● **Problem requirements**: Tally the lines below that contain "else". The number is the whole answer.

(Information shown)

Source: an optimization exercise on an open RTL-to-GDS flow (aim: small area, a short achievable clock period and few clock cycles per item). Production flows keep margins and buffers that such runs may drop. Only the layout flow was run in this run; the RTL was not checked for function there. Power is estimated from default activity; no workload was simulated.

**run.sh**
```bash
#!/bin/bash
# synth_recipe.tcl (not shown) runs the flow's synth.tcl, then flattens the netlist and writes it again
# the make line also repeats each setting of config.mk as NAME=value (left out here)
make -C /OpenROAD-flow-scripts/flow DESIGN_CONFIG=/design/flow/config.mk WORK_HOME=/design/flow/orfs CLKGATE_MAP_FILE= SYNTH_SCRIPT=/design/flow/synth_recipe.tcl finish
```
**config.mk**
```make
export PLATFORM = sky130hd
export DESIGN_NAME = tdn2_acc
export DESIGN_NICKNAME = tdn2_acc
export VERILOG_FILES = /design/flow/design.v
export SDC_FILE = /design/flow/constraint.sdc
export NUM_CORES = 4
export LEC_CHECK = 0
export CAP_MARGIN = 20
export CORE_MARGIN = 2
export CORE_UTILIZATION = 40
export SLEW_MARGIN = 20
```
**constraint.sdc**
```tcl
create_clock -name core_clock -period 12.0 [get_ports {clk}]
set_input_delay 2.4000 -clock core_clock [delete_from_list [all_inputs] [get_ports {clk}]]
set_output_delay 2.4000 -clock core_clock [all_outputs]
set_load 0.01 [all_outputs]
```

(End Information shown)
(Information shown)

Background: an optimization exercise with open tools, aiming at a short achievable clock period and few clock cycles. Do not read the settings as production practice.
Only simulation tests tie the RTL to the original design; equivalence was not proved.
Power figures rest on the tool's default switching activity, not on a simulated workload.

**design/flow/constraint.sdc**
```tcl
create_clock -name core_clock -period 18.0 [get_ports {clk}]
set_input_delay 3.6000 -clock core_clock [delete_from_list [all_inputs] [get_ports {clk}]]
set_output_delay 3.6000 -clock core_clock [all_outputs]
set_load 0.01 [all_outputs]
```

(End Information shown)
(Information shown)

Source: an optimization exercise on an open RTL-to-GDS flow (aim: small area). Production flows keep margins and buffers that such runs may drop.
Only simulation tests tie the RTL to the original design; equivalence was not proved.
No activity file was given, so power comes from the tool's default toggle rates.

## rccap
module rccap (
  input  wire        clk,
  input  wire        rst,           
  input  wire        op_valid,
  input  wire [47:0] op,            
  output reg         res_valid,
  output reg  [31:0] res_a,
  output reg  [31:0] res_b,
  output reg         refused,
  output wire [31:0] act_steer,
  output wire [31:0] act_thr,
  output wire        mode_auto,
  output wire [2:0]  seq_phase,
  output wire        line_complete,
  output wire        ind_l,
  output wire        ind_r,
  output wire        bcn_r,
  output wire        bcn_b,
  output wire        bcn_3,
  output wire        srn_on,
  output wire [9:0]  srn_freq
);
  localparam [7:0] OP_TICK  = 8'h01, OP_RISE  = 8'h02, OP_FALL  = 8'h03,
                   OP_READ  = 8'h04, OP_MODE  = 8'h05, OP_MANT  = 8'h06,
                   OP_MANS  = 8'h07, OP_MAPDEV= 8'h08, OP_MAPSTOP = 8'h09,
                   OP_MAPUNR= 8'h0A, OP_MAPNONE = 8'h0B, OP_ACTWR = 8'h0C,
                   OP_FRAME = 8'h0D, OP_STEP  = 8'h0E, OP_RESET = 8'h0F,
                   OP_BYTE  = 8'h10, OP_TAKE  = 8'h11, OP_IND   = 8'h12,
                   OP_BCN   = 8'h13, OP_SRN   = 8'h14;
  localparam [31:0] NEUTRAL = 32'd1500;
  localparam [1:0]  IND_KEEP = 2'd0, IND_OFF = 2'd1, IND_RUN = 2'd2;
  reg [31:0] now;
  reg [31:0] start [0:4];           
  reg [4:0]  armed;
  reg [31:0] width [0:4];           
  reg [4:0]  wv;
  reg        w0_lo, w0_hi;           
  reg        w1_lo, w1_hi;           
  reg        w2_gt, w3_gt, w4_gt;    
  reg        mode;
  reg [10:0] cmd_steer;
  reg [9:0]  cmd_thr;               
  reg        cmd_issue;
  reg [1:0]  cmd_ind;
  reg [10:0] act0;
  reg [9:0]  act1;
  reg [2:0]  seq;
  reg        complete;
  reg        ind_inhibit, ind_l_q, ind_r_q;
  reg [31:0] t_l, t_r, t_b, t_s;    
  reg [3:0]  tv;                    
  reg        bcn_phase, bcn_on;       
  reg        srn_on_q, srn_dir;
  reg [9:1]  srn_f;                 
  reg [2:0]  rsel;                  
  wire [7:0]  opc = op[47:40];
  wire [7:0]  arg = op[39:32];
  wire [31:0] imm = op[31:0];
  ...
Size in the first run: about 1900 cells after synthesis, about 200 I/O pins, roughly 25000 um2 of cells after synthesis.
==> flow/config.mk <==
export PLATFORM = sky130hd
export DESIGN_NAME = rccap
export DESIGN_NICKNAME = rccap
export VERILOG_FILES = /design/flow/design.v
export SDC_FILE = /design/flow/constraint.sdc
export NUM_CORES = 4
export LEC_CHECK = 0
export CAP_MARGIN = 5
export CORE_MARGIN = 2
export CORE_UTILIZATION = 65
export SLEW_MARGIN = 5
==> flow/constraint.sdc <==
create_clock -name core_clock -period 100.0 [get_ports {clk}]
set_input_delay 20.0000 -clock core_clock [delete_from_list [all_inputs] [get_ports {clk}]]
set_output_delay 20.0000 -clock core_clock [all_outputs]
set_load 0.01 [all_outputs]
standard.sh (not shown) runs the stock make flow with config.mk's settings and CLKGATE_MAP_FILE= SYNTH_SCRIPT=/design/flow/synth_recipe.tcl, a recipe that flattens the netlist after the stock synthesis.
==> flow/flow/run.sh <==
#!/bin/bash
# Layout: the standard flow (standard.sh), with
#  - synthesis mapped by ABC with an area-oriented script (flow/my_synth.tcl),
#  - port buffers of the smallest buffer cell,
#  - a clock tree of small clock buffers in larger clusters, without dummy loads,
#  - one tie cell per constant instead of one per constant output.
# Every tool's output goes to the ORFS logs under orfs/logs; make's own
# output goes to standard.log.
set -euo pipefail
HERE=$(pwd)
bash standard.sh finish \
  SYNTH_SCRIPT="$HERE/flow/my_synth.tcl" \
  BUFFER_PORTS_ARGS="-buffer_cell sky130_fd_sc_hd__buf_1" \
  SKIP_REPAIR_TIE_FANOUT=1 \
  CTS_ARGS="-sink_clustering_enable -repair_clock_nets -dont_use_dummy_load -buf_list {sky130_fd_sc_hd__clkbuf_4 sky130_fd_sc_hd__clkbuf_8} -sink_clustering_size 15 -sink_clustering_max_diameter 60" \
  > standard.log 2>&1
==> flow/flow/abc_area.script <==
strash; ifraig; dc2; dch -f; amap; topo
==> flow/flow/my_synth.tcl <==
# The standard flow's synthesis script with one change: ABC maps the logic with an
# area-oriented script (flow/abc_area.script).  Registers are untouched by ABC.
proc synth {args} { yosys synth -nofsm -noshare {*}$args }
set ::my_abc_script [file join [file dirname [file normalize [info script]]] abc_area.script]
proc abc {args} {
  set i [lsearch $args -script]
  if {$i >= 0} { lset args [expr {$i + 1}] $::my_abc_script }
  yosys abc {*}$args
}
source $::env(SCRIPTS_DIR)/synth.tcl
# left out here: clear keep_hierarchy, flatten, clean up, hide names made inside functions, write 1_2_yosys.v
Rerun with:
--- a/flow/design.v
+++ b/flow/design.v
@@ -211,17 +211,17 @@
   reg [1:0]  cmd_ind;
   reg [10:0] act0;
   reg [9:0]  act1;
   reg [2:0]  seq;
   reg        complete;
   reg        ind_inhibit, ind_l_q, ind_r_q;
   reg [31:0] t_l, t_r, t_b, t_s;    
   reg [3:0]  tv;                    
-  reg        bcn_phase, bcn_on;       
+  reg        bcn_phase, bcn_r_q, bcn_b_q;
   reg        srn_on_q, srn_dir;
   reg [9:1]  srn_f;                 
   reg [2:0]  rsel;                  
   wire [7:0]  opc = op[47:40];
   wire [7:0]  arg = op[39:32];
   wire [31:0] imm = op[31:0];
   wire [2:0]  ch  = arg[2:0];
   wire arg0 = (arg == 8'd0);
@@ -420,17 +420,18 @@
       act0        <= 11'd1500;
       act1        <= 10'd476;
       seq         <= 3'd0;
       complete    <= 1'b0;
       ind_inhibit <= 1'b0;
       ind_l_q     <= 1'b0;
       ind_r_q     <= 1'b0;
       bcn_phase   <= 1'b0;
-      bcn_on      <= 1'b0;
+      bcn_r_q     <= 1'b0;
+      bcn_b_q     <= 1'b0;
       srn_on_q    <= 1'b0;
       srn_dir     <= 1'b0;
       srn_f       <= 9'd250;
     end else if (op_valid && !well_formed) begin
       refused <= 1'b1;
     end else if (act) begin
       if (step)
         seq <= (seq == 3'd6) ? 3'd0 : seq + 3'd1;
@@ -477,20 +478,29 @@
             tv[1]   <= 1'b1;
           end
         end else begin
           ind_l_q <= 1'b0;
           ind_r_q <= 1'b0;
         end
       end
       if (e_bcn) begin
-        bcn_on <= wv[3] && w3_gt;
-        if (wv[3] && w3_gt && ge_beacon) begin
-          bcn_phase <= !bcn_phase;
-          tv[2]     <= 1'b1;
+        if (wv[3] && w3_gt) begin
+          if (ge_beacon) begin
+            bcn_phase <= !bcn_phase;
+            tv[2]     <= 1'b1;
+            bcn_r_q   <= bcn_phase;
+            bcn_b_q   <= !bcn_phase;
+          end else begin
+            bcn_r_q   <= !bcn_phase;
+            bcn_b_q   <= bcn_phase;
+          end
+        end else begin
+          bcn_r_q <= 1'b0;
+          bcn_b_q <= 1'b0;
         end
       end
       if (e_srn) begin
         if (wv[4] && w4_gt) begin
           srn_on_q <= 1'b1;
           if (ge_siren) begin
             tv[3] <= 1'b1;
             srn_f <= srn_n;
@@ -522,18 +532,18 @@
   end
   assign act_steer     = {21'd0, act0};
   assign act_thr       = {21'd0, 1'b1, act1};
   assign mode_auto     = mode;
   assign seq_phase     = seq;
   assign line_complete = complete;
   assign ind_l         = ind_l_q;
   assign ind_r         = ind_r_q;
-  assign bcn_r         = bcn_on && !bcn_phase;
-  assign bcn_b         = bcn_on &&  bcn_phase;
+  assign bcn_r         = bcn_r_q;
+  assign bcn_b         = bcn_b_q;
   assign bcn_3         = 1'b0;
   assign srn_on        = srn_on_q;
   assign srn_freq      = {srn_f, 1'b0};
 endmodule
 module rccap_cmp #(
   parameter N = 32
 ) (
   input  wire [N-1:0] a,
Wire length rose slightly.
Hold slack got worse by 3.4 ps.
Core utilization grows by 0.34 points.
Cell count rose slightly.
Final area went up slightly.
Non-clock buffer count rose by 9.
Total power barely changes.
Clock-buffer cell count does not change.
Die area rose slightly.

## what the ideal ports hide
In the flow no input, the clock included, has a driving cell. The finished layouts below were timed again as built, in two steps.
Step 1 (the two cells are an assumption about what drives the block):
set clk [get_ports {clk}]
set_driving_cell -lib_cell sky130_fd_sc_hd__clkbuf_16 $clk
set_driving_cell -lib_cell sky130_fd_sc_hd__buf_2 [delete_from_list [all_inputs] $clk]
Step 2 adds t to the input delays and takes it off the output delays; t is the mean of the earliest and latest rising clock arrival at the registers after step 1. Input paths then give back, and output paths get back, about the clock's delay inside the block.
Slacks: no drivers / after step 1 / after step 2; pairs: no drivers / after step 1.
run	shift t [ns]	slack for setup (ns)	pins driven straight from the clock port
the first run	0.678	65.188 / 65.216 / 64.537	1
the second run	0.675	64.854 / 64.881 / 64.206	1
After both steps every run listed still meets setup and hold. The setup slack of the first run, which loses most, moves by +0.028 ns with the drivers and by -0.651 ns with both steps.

(End Information shown)

● **Result for this exercise**: 5